In 1999, Brock lead the formation of the Dr Pepper/Seven Up Bottling Group, Inc., which at the time bottled almost 60% of DPSU's volume in the independent system

In March 2000, Brock was named chief operating officer of Cadbury Schweppes and chairman of Dr Pepper/Seven Up Bottling Group's Board of Directors. Later that year, he was named Beverage Industry's Executive of the Year.

In 2003, Brock was named CEO of Interbrew, headquartered in Brussels, Belgium. In 2004, Brock and his team orchestrated the merger of Interbrew and AmBev to form InBev, the largest brewer in the world by volume. Brock was named CEO and managed the company whose global brands included Stella Artois, Beck's and Brahma.

Brock was recently named Chairman of the Americas for the International Business Leaders Forum (IBLF) and currently serves as a trustee on the global IBLF Board. Brock previously served as a director of Dow Jones & Company, The Campbell Soup Company, and Reed Elsevier, Plc in London. As a distinguished engineering alumnus from Georgia Tech, Brock has served on the President's Advisory Board and is currently serving on the Georgia Tech Foundation's board. John is also on the Board of Visitors for Owen Business School at Vanderbilt University.

===Compensation===
While CEO of Coca-Cola Enterprises in 2009, John F. Brock earned a total of $14,295,701, which included a base salary of $1,150,000, a cash bonus of $3,500,000, stocks granted of $6,720,605, and options granted of $2,799,898.

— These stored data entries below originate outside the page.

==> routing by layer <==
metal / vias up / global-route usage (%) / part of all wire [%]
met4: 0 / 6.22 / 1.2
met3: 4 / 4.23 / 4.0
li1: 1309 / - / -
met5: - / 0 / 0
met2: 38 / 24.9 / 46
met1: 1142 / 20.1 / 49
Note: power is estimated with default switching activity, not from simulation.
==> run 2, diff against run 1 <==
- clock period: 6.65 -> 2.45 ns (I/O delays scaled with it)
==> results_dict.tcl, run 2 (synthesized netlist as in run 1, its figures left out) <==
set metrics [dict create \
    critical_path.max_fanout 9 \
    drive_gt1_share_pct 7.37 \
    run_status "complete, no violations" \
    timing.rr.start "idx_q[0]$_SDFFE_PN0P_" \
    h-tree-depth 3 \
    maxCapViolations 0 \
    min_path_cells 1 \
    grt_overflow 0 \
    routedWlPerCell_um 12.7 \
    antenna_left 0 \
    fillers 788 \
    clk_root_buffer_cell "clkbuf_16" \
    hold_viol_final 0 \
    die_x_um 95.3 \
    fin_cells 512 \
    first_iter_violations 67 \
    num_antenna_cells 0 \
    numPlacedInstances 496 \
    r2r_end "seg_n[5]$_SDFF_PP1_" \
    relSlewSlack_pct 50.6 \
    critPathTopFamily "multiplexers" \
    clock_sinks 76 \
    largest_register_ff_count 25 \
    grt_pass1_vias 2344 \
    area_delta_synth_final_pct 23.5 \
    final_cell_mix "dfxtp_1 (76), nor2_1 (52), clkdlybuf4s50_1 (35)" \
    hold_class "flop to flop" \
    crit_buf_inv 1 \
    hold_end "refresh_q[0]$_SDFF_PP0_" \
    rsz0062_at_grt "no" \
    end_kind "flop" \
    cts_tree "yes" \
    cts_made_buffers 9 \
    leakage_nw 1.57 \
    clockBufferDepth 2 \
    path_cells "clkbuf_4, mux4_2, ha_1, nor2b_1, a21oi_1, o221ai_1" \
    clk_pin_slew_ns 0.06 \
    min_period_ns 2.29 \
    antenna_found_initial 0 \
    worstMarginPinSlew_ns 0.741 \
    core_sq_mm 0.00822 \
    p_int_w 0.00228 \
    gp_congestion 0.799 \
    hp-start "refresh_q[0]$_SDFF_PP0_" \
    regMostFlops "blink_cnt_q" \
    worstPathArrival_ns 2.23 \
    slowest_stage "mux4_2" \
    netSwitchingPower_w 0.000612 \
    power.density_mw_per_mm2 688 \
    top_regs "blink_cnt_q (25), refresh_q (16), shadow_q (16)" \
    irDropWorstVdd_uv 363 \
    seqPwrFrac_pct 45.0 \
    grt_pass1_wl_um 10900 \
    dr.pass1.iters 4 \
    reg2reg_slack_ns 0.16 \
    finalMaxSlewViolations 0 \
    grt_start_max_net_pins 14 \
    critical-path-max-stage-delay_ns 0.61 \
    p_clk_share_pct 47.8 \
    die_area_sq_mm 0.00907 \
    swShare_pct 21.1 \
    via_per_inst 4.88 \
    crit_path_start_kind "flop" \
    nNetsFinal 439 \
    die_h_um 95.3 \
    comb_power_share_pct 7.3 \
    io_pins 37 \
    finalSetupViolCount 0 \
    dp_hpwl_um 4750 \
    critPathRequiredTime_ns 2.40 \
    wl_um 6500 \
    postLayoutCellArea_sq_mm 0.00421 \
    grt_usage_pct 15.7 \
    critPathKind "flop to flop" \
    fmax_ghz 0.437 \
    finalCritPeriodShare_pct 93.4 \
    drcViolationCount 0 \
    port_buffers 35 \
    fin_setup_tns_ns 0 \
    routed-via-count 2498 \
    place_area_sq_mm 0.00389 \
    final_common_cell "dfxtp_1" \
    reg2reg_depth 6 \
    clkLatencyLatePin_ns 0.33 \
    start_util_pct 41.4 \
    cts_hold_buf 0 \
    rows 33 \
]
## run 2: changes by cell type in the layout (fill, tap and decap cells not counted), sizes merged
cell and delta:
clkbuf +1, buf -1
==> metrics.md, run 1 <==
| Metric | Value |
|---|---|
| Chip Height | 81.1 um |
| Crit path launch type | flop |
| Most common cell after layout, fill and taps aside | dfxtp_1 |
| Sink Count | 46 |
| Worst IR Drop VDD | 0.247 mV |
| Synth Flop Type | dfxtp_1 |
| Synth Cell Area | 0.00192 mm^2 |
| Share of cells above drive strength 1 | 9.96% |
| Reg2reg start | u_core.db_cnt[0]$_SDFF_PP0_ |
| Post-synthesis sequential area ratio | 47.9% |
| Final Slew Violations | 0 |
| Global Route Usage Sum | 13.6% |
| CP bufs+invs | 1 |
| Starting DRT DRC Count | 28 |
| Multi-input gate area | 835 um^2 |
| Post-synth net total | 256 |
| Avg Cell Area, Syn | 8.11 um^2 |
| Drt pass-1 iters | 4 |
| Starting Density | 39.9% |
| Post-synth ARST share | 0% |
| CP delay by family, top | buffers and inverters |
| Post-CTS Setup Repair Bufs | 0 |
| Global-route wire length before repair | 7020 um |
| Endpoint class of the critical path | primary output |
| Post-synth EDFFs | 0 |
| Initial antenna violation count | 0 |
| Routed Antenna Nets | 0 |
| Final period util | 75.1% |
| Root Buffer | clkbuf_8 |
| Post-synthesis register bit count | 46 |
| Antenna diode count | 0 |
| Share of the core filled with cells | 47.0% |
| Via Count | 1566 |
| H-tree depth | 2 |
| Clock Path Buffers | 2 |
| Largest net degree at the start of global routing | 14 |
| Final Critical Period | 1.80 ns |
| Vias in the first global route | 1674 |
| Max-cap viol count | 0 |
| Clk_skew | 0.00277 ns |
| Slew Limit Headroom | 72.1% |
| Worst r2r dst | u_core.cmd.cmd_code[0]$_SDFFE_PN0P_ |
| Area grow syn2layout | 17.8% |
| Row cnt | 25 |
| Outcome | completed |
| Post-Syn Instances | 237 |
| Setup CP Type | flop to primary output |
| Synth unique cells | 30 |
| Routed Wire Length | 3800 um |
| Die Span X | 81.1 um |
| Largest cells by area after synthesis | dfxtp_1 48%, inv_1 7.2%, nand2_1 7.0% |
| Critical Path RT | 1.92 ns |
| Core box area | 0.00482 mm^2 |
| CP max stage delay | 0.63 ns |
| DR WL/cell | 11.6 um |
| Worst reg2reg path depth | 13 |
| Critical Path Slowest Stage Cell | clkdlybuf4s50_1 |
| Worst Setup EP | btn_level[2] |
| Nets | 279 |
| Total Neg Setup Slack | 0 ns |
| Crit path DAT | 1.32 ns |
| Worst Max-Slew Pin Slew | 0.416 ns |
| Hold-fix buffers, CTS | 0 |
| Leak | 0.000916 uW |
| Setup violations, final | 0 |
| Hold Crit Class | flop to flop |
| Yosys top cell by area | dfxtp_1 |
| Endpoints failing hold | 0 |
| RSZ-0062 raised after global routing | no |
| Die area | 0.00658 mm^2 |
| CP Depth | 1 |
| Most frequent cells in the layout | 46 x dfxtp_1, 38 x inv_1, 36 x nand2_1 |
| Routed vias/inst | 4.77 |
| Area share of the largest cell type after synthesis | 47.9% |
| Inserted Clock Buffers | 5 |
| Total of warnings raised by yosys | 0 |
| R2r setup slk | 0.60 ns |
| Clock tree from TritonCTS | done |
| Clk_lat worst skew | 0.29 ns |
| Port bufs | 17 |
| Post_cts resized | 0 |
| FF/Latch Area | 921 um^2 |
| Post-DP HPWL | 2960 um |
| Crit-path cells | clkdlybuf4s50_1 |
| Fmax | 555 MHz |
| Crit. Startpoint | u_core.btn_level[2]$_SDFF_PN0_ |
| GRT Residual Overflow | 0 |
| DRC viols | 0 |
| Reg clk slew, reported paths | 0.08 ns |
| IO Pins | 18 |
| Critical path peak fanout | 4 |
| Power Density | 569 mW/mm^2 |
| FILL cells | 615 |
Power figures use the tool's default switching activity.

==Education and personal life==
Brock earned both his Bachelor (1970) and Master (1971) of Science degrees in Chemical Engineering from the Georgia Institute of Technology in Atlanta, Georgia, where he was a brother of Phi Sigma Kappa fraternity.

He is married to Mary Brock, who is a co-owner of the Atlanta Dream of the Women's National Basketball Association. The couple has three children named John, Rebecca, and Major.

On September 15, 2010, it was announced Brock and his wife would donate up to $3.5 million to build a new indoor practice facility for the Georgia Tech football program. Brock and his family also funded two endowed faculty chairs worth a total of $6 million at Emory's Winship Cancer Institute and the Georgia Institute of Technology to support innovative research in cancer nanotechnology.